Media swoon over California’s failed governor as he gears up for 2028.

The mainstream media is laying the groundwork for 2028 and it just offered up one of the most laughable examples of political fangirling in recent memory. Vogue’s Spring 2026 issue features a fawning puff piece on California Governor Gavin Newsom that reads less like journalism and more like the pages of a high school crush diary.

Written by Maya Singer and paired with a glowing Annie Leibovitz photo spread, the article kicks off by calling Newsom “embarrassingly handsome” and “presidential” before plunging headfirst into poetic adoration. From the lighting in the room to the cut of his jawline, the profile practically begs to be classified as campaign literature.

“It must drive Trump nuts,” Singer gushes, describing Newsom as “lithe, ardent, energetic… Kennedy-esque,” with “a glimmer of optimism in his eye.”

Apparently, the “journalist” couldn’t decide whether she was profiling a governor or fantasizing about a romance novel lead.

By paragraph three, we’re treated to a scene worthy of a perfume ad: “As he spoke, late-summer sun slanted in through the windows, bathing Newsom in an oh so California magic-hour glow.” She continues to describe his “molecular reality” and his “fantastic gab,” as if Newsom is some mythical figure whose greatness can’t be captured by mere mortals.

This isn’t reporting it’s a love letter.

And it’s perfectly timed. Newsom, term-limited as governor of California, is openly laying the foundation for a 2028 presidential bid. What better way to polish his national image than to have Vogue fawn over him while ignoring the chaos he leaves behind in California?

Let’s not forget what Newsom’s “legacy” actually looks like:

  • Over 180,000 homeless people in California more than any other state, with no solution in sight.

  • Skyrocketing crime and soft-on-crime policies that have turned San Francisco and Los Angeles into case studies in urban decay.

  • The highest state income tax in the country, alongside a mass exodus of residents fleeing to red states like Texas and Florida.
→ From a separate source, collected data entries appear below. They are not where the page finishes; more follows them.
What follows belongs to an exercise in optimizing a design on an open flow for small area, a short achievable clock period and few clock cycles; a production flow would make more cautious choices. In this exercise RTL edits were held to simulation tests only and were not proved equivalent to the original.

job 8049:
==> flow/design.v (excerpt) <==
module CONVCOR(
        clk,
        rst_n,
        in_valid,
        in_a,
        in_b,
        in_mode,
        out_valid,
        out
);
For scale: about 1300 cells after synthesis, ~73 I/O pins.
clock: 12.0 ns
lec_check: 0
cap_margin: 20
core_margin: 2
core_utilization: 40
slew_margin: 20
synth_hierarchical: 1
standard.sh (not shown) runs the stock make flow with config.mk's settings and CLKGATE_MAP_FILE= SYNTH_SCRIPT=/design/flow/synth_recipe.tcl, a recipe that flattens the netlist after the stock synthesis.
==> flow/flow/run.sh <==
#!/bin/bash
# Standard ORFS layout, with repair_timing aiming for extra setup slack so the
# layout is sized for a shorter period than the 12 ns constraint, plain
# buffers on the ports, larger clock sink clusters and no dummy clock loads.
set -euo pipefail
bash standard.sh SETUP_SLACK_MARGIN=8.55 \
  "BUFFER_PORTS_ARGS=-buffer_cell sky130_fd_sc_hd__buf_1" \
  "CTS_ARGS=-sink_clustering_enable -repair_clock_nets -dont_use_dummy_load -sink_clustering_size 24 -sink_clustering_max_diameter 150" \
  finish > flow_standard.log 2>&1
Every stage of the flow completed for job 8049, and the final layout passed the timing, design-rule and antenna checks.
Testbench counts of job 8049, summed over its fixed seeds: cycles 64,050.
Here is what was changed in the inputs of job 1622 compared with job 8049.
--- a/flow/design.v
+++ b/flow/design.v
@@ -32,29 +32,28 @@
     else
         st_n = st + 4'd1;
 end
 wire s0 = (st == 4'd0), s1 = (st == 4'd1), s2 = (st == 4'd2), s3 = (st == 4'd3);
 wire s4 = (st == 4'd4), s5 = (st == 4'd5), s6 = (st == 4'd6), s7 = (st == 4'd7);
 wire s8 = (st == 4'd8);
+wire early   = s0 | s1 | s2;           
 wire xa_pins = s0 | (mode & (s1 | s2));
-wire xa_ra2  = ~mode & (s2 | s4 | s5 | s6 | s7);
 wire xb_pins = s0 | s1 | (mode & s2);
-wire xb_rb2  = ~mode & (s2 | s3 | s4 | s7 | s8);
-wire xb_rb1  = ~mode & s5;
+wire xb_rb2  = ~mode & (s2 | s4 | s5);
+wire xb_rb1  = ~mode & s7;
 always @(posedge clk) begin
     st <= st_n;
     if (s0 & in_valid) mode <= in_mode;
-    if (xa_pins)     xa <= in_a;
-    else if (xa_ra2) xa <= ra2;
-    if (~s3) ra1 <= xa;
-    if (~s3) ra2 <= (s1 | s2) ? in_a : ra1;
+    xa  <= xa_pins ? in_a : ra1;
+    ra1 <= early ? in_a : ra2;
+    ra2 <= (s5 | s6) ? ra1 : xa;
     if (xb_pins)     xb <= in_bx;
     else if (xb_rb2) xb <= rb2;
     else if (xb_rb1) xb <= rb1;
-    if (s2) rb1 <= in_bx;
-    if (~(s5 | s6)) rb2 <= xb;
+    rb1 <= early ? in_bx : rb2;
+    rb2 <= rb1;
 end
 reg acc_n, ov_n;
 always @(*) begin
     acc_n = 1'b0; ov_n = 1'b0;
     if (s0)
         ov_n = in_valid & ~in_mode;
Findings:
Job 1622 vs. job 8049: wire length went down by about 6.5%.
Comparing job 8049 and job 1622, synthesized area is lower on job 1622.
Looking at minimum setup slack after placement across job 8049 and job 1622, the one that comes out lower is job 1622.
Sequential share of layout area: job 1622 vs job 8049 down 3.4 points
Summary: with job 8049 as the reference, detailed-route wire length on metal 1 in job 1622 moved down by a few percent.
Comparing job 8049 and job 1622, the higher worst clock skew is on job 8049.
Job 8049 has a higher total placed cells including tap cells than job 1622.
In job 1622, the non-clock buffer contribution to total cell area came out 1.0 points below the value in job 8049.
Compared with job 8049, the detailed router inserted fewer vias in job 1622.
Testbench counts of job 1622, summed over its fixed seeds: cycles 64,050.

* * *

Starting RTL as in the previous note.
export LEC_CHECK = 0
export CAP_MARGIN = 20
export CORE_MARGIN = 2
export CORE_UTILIZATION = 40
export SLEW_MARGIN = 20
export SYNTH_HIERARCHICAL = 1
create_clock -name core_clock -period 12.0 [get_ports {clk}]
==> flow/flow/run.sh <==
#!/bin/bash
# Standard ORFS layout, with repair_timing aiming for extra setup slack so the
# layout is sized for a shorter period than the 12 ns constraint, plain
# buffers on the ports, larger clock sink clusters and no dummy clock loads.
set -euo pipefail
bash standard.sh SETUP_SLACK_MARGIN=8.6 \
  "BUFFER_PORTS_ARGS=-buffer_cell sky130_fd_sc_hd__buf_1" \
  "CTS_ARGS=-sink_clustering_enable -repair_clock_nets -dont_use_dummy_load -sink_clustering_size 24 -sink_clustering_max_diameter 150" \
  finish > flow_standard.log 2>&1
Testbench counts at the start, summed over its fixed seeds: cycles 64,050.
Edit:
--- a/flow/design.v
+++ b/flow/design.v
@@ -29,35 +29,34 @@
         st_n = in_valid ? 4'd1 : 4'd0;
     else if ((mode && st == 4'd3) || st == 4'd9)
         st_n = 4'd0;
     else
         st_n = st + 4'd1;
 end
 wire s0 = (st == 4'd0), s1 = (st == 4'd1), s2 = (st == 4'd2), s3 = (st == 4'd3);
 wire s4 = (st == 4'd4), s5 = (st == 4'd5), s6 = (st == 4'd6), s7 = (st == 4'd7);
 wire s8 = (st == 4'd8);
+wire early   = s0 | s1 | s2;           
 wire xa_pins = s0 | (mode & (s1 | s2));
-wire xa_ra2  = ~mode & (s2 | s4 | s5 | s6 | s7);
 wire xb_pins = s0 | s1 | (mode & s2);
-wire xb_rb2  = ~mode & (s2 | s3 | s4 | s7 | s8);
-wire xb_rb1  = ~mode & s5;
+wire xb_rb2  = ~mode & (s2 | s4 | s5);
+wire xb_rb1  = ~mode & s7;
 always @(posedge clk) begin
     st <= st_n;
     if (s0 & in_valid) mode <= in_mode;
-    if (xa_pins)     xa <= in_a;
-    else if (xa_ra2) xa <= ra2;
-    if (~s3) ra1 <= xa;
-    if (~s3) ra2 <= (s1 | s2) ? in_a : ra1;
+    xa  <= xa_pins ? in_a : ra1;
+    ra1 <= early ? in_a : ra2;
+    ra2 <= (s5 | s6) ? ra1 : xa;
     if (xb_pins)     xb <= in_bx;
     else if (xb_rb2) xb <= rb2;
     else if (xb_rb1) xb <= rb1;
-    if (s2) rb1 <= in_bx;
-    if (~(s5 | s6)) rb2 <= xb;
+    rb1 <= early ? in_bx : rb2;
+    rb2 <= rb1;
 end
 reg acc_n, ov_n;
 always @(*) begin
     acc_n = 1'b0; ov_n = 1'b0;
     if (s0)
         ov_n = in_valid & ~in_mode;
     else if (mode) begin
         acc_n = s1 | s2;
         ov_n  = s2;
The changed run produced a clean layout. Synthesized cell count goes up by a few percent. Global-route usage came out lower by 0.73 points. Die area shrinks by a few percent. Wire length fell by a few percent. Core utilization went down by 0.64 points. Cell count went down by a few percent. Sequential share of layout area came out lower by 3.5 points. Final area went down by a few percent. Setup slack degrades by 10 ps.
Testbench counts after the change, summed over its fixed seeds: cycles 64,050.

[separate check: timing with driven ports]
The flow's constraints put no driver on any port. The routed layouts listed below were extracted and timed again, unchanged, in two steps.
Step 1, drivers: a clkbuf_16 drives clk and a buf_2 each remaining input, both assumed.
Step 2 moves the port delays by t, midway between the first and last clock arrival at a register: inputs arrive t later, outputs are due t later. That takes back most of the time a late clock gives input paths.
a / b / c = no drivers / after step 1 / after step 2; a / b = the first two.
run | shift t [ns] | slack for setup (ns) | hold slack, ns
job 8049 | 0.534 | 8.593 / 8.543 / 8.305 | 0.343 / 0.343 / 0.343
job 1622 | 0.528 | 8.589 / 8.540 / 8.209 | 0.331 / 0.331 / 0.331
the first run of note 2 | 0.532 | 8.637 / 8.587 / 8.612 | 0.331 / 0.331 / 0.331
the second run of note 2 | 0.522 | 8.627 / 8.581 / 8.459 | 0.331 / 0.331 / 0.331
After both steps every run listed still meets setup and hold. For job 1622, which loses most, drivers alone change the setup slack by -0.049 ns; drivers and shift together by -0.380 ns.
This design comes from an exercise in tuning for small area on the open sky130 flow, not from production work.
Only simulation tests tie the RTL to the original design; equivalence was not proved.
Power and IR drop assume default switching activity.

==> flow/design.v <==
module fifo_buffer
(
	input clock, reset_n,
	input write_enable, read_enable,
	input [7:0] data_in,
	input [5:0] full_thres,
	output [7:0] tap_data,
	output head_at_tap,
	output empty, full
);
reg [5:0] fifo_cnt;
reg [4:0] wpos;
reg [255:0] ring;
reg [7:0] data_d;
reg staged;
wire wr = write_enable & ~full;
wire rd = read_enable & ~empty;
assign full  = fifo_cnt == full_thres;
assign empty = fifo_cnt == 0;
wire [4:0] wpos_e = empty ? 5'd0 : wpos;
wire ins = wpos_e[0] ? staged : wr;
wire [7:0] bus = wpos_e[0] ? data_d : data_in;
always @(posedge clock) begin
	if (reset_n == 0)
		fifo_cnt <= 0;
	else if (wr & ~rd)
		fifo_cnt <= fifo_cnt + 1;
	else if (rd & ~wr)
		fifo_cnt <= fifo_cnt - 1;
	wpos <= wpos_e + 5'd1 + {4'd0, wr};
	data_d <= data_in;
	staged <= wr & wpos_e[0];
end
wire go = ~empty & ins;
wire [3:0] pa = {wpos[2] & wpos[1], wpos[2] & ~wpos[1], ~wpos[2] & wpos[1], ~wpos[2] & ~wpos[1]};
wire [3:0] pb = {wpos[4] & wpos[3], wpos[4] & ~wpos[3], ~wpos[4] & wpos[3], ~wpos[4] & ~wpos[3]};
wire [3:0] pa_go = pa & {4{go}};
wire [15:0] sel_all;
genvar j;
generate
	for (j = 0; j < 16; j = j + 1) begin : g_dec
		if (j == 0) begin : g_zero
			assign sel_all[j] = (pa_go[0] & pb[0]) | (empty & wr);
		end else begin : g_other
			assign sel_all[j] = pa_go[j % 4] & pb[j / 4];
		end
	end
endgenerate
genvar i;
generate
	for (i = 0; i < 32; i = i + 1) begin : g_ring
		if (i % 2 == 0) begin : g_even
			wire sel = sel_all[i / 2];
			wire [7:0] din = ((i / 2) % 2) ? bus : ~bus;
			always @(posedge clock)
				ring[8*i +: 8] <= ~(sel ? din : ring[8*((i+31)%32) +: 8]);
		end else begin : g_odd
			always @(posedge clock)
				ring[8*i +: 8] <= ring[8*(i-1) +: 8];
		end
	end
endgenerate
assign tap_data = ring[7:0];
assign head_at_tap = wpos == fifo_cnt[4:0] + 5'd1;
endmodule
Context: an optimization exercise on an open-source flow, tuned for small area, a short achievable clock period and few clock cycles per item. The choices shown serve that exercise and are no tape-out recipe. In this exercise RTL edits were held to simulation tests only and were not proved equivalent to the original.

==> flow/design.v (excerpt) <==
module skinny_top (
   output [127:0] cipher_o,
   output reg     done_o,
   input  [127:0] input_i, key_i, tweak1_i, tweak2_i,
   input          clk_i, rst_i, start_i
   ) ;
   reg [127:0] state, tk1, tk2, tk3;
   reg [5:0]   rc;
   reg         busy;    
   wire [127:0] s  [0:2];
   wire [127:0] t1 [0:2];
   wire [127:0] t2 [0:2];
   wire [127:0] t3 [0:2];
   wire [5:0]   c  [0:2];
   assign cipher_o = state;
   assign s[0] = state;
   assign t1[0] = tk1;
   assign t2[0] = tk2;
   assign t3[0] = tk3;
   assign c[0] = rc;
   genvar g;
   generate for (g = 0; g < 2; g = g + 1) begin : rnd
      skinny_round r (.so(s[g+1]), .si(s[g]), .t1(t1[g]), .t2(t2[g]), .t3(t3[g]), .rc(c[g]));
      skinny_tks ts (.t1o(t1[g+1]), .t2o(t2[g+1]), .t3o(t3[g+1]), .t1(t1[g]), .t2(t2[g]), .t3(t3[g]));
      assign c[g+1] = {c[g][4:0], c[g][5]^c[g][4]^1'b1};
   end endgenerate
   always @(posedge clk_i) begin
      if (!rst_i) begin
         done_o <= 1'b1;
         busy <= 1'b0;
         rc <= 6'h01;
      end else if (start_i) begin
         done_o <= 1'b0;
         busy <= 1'b1;
         rc <= 6'h01;
      end else begin
         rc <= c[2];
         if (rc == 6'h2d) begin
            done_o <= 1'b1;
            busy <= 1'b0;
         end
      end
   end
   wire [127:0] run  = {128{busy}};
   wire [127:0] idle = {128{done_o}};
   wire [127:0] nxt = (run & s[2]) | (idle & state);
   always @(posedge clk_i) begin
      state <= start_i ? input_i : nxt;
   end
   always @(posedge clk_i) begin
      tk1 <= (idle & tweak1_i) | (run & t1[2]);
      tk2 <= (idle & tweak2_i) | (run & t2[2]);
  ...
Size in the first run: ~640 I/O pins, about 31000 µm² of cells after synthesis.
export LEC_CHECK = 0
export ABC_AREA = 1
export CAP_MARGIN = 20
export CORE_MARGIN = 2
export CORE_UTILIZATION = 60
export CTS_CLUSTER_DIAMETER = 100
export CTS_CLUSTER_SIZE = 20
export SLEW_MARGIN = 20
create_clock -name core_clock -period 10.0 [get_ports {clk_i}]
standard.sh (not shown) runs the stock make flow with config.mk's settings and CLKGATE_MAP_FILE= SYNTH_SCRIPT=/design/flow/synth_recipe.tcl, a recipe that flattens the netlist after the stock synthesis.
==> flow/flow/run.sh <==
#!/bin/bash
set -euo pipefail
export BUFFER_PORTS_ARGS="-buffer_cell sky130_fd_sc_hd__buf_1"
export MY_ABC_SCRIPT="$PWD/flow/abc_map.script"
bash standard.sh SYNTH_SCRIPT="$PWD/flow/my_synth.tcl" SETUP_SLACK_MARGIN=6.5 finish > make_finish.log 2>&1
==> flow/flow/abc_map.script <==
strash
dch
map -B 0.9
topo
stime -c
buffer -c
upsize -c
dnsize -c
==> flow/flow/my_synth.tcl <==
proc synth {args} { yosys synth -nofsm -noshare {*}$args }
# Same as the standard flow's synthesis script, except that ABC's mapping script can be replaced
# by the file named in MY_ABC_SCRIPT.
proc abc {args} {
  if {[info exists ::env(MY_ABC_SCRIPT)] && $::env(MY_ABC_SCRIPT) ne ""} {
    set i [lsearch -exact $args -script]
    if {$i >= 0} { lset args [expr {$i + 1}] $::env(MY_ABC_SCRIPT) }
  }
  yosys abc {*}$args
}
source $::env(SCRIPTS_DIR)/synth.tcl
# left out here: clear keep_hierarchy, flatten, clean up, hide names made inside functions, write 1_2_yosys.v
Testbench counts at the start, summed over its fixed seeds: cycles 5,384, items 256.
==> next run, changes <==
==> flow/flow/abc_map.script (replaced) <==
strash
dch
map -B 0.9 -D 4500
topo
stime -c
buffer -c
upsize -c
dnsize -c
Settings changed: CTS_CLUSTER_DIAMETER 100 to not set, CTS_CLUSTER_SIZE 20 to not set.
Outcome:
- fmax shrinks slightly
- via count shrinks by a few percent
- first-iteration DRC count shrinks by a little under a tenth
- cell count shrinks by a few percent
==> next run, changes <==
==> flow/flow/run.sh (replaced) <==
#!/bin/bash
set -euo pipefail
export BUFFER_PORTS_ARGS="-buffer_cell sky130_fd_sc_hd__buf_1"
export MY_ABC_SCRIPT="$PWD/flow/abc_map.script"
bash standard.sh SYNTH_SCRIPT="$PWD/flow/my_synth.tcl" SETUP_SLACK_MARGIN=6.6 finish > make_finish.log 2>&1
Settings changed: CTS_CLUSTER_DIAMETER set to 100, CTS_CLUSTER_SIZE set to 20, PLACE_DENSITY set to 0.72.
Effect: The changed run passed the timing, DRC and antenna checks. Cell area barely changes. Wire length climbs by 0.92%. Clock-buffer cell count decreases by 43. Hold slack degrades by 0.018 ns. Synthesized cell count does not change.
But you won’t read a word of that in Vogue. Instead, Singer waxes poetic about his decision to launch a podcast “This is Gavin Newsom” and his oh-so-deep decision to interview Turning Point USA founder Charlie Kirk. Never mind that Newsom used the opportunity to virtue signal his moral superiority over Kirk, claiming he just wanted to understand “why young men” are flocking to conservative voices.

His response to critics? That Kirk “platformed” him. You heard that right: Gavin Newsom, multi-millionaire governor of America’s most populous state, sees himself as the underdog in an interview with a conservative activist.

As Sean Spicer put it, the whole thing is “very Beto” a reference to another overhyped Democrat who fizzled on the national stage. Others were more blunt.

“A true monument to sycophancy, obsequiousness and outright slobbery,” said commentator Gerry Callahan.

“Apparently taken over by a 15-year-old girl with a crush on Gavin Newsom,” added Kevin Dalton.

And that’s the story here the corporate media is no longer reporting. They’re campaigning. This wasn’t an article it was a warm-up act for a 2028 presidential run. A taxpayer-funded trainwreck of a governor repackaged as a polished, silver-haired savior, thanks to the same media machine that sold us Beto, Kamala, and Biden as “historic.”

Don’t be fooled. Behind the dreamy lighting and PR buzzwords is a man who left California in worse shape than he found it and now wants to bring that dysfunction nationwide.